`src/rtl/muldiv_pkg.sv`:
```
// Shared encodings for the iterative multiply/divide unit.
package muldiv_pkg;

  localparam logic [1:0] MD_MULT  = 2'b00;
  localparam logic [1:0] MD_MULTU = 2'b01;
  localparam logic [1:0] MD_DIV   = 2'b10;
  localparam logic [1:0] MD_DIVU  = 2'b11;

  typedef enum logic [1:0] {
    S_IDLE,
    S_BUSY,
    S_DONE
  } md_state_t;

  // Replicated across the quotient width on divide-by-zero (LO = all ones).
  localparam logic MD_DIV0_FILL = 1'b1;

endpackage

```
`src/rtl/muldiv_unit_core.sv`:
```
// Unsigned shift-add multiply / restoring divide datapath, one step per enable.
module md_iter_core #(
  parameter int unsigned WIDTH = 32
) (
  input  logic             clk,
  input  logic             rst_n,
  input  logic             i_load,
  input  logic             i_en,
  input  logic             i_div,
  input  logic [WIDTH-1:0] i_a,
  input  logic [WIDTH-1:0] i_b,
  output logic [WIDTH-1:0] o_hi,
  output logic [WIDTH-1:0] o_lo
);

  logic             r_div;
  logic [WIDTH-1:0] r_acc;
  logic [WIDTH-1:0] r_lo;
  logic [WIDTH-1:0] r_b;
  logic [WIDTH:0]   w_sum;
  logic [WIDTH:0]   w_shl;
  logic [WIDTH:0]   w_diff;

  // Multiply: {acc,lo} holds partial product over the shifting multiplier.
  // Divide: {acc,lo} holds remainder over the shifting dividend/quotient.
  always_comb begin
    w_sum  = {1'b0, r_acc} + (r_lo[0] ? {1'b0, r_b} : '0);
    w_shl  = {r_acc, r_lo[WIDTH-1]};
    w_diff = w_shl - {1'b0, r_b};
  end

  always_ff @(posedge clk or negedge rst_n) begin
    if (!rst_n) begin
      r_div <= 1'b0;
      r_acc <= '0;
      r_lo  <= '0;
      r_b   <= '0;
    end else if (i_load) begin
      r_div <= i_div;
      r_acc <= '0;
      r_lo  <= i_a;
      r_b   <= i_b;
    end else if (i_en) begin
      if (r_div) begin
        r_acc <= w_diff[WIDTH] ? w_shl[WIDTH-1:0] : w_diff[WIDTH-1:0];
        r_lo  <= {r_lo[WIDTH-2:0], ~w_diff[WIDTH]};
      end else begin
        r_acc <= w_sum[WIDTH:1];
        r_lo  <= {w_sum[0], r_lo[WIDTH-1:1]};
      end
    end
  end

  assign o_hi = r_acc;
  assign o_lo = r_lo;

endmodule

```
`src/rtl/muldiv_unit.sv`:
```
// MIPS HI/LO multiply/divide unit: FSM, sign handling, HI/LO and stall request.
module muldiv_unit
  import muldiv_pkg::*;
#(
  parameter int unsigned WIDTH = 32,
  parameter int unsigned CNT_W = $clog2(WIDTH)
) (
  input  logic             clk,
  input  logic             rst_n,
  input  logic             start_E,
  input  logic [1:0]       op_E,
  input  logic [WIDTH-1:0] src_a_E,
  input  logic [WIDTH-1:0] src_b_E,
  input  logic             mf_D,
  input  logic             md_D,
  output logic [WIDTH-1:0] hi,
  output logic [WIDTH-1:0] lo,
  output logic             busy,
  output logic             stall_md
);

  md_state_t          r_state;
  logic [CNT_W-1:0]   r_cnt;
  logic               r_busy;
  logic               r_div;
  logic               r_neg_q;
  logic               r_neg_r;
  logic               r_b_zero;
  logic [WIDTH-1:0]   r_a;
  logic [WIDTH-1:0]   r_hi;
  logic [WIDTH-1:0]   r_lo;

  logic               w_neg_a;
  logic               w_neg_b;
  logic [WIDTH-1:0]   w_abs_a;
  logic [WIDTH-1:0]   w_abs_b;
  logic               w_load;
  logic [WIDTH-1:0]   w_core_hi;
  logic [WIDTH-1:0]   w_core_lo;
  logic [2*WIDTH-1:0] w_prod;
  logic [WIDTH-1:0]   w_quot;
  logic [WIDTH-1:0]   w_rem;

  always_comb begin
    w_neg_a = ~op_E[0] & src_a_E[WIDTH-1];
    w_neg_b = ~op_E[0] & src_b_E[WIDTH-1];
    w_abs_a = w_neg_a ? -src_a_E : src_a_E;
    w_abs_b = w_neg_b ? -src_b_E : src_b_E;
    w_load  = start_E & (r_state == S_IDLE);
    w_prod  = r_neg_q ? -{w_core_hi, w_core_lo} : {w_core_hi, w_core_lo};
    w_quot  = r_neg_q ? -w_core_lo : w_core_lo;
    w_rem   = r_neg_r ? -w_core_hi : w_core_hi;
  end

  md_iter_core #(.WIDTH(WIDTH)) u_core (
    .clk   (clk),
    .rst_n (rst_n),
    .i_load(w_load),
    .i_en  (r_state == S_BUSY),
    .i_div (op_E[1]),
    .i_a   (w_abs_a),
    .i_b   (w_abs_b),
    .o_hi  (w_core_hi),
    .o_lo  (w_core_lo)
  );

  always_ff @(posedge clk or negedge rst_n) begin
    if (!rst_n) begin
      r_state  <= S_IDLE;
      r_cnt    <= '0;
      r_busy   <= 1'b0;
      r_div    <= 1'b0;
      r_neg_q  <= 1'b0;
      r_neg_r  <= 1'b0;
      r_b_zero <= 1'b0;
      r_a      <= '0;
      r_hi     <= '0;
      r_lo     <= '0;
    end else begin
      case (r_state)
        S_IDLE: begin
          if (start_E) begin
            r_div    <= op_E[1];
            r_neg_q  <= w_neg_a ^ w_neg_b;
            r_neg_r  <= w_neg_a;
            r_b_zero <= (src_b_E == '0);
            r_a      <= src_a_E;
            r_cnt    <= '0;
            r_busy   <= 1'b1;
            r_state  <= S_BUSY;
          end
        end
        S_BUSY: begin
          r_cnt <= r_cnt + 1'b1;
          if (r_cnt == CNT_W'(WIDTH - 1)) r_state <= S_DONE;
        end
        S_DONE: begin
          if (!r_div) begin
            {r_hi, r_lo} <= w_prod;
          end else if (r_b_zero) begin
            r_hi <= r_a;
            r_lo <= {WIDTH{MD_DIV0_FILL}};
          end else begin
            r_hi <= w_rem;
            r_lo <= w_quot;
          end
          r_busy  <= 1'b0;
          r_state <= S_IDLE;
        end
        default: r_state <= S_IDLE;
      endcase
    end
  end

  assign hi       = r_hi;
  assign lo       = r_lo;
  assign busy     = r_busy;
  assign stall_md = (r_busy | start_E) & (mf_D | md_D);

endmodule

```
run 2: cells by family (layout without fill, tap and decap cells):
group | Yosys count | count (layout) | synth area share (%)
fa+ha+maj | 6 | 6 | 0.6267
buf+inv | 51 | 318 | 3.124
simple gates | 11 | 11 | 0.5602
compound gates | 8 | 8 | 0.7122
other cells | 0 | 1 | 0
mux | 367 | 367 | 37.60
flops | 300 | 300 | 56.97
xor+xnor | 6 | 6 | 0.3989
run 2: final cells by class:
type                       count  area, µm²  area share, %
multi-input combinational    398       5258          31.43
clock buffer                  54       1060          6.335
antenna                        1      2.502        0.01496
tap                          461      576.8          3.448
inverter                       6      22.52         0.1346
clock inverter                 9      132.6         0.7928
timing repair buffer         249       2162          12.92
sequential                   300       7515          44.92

*-*-*

# [Problem details]
Using the records above, report each line with the string "buffer".

# [Reply to the task]
clock buffer                  54       1060          6.335
timing repair buffer         249       2162          12.92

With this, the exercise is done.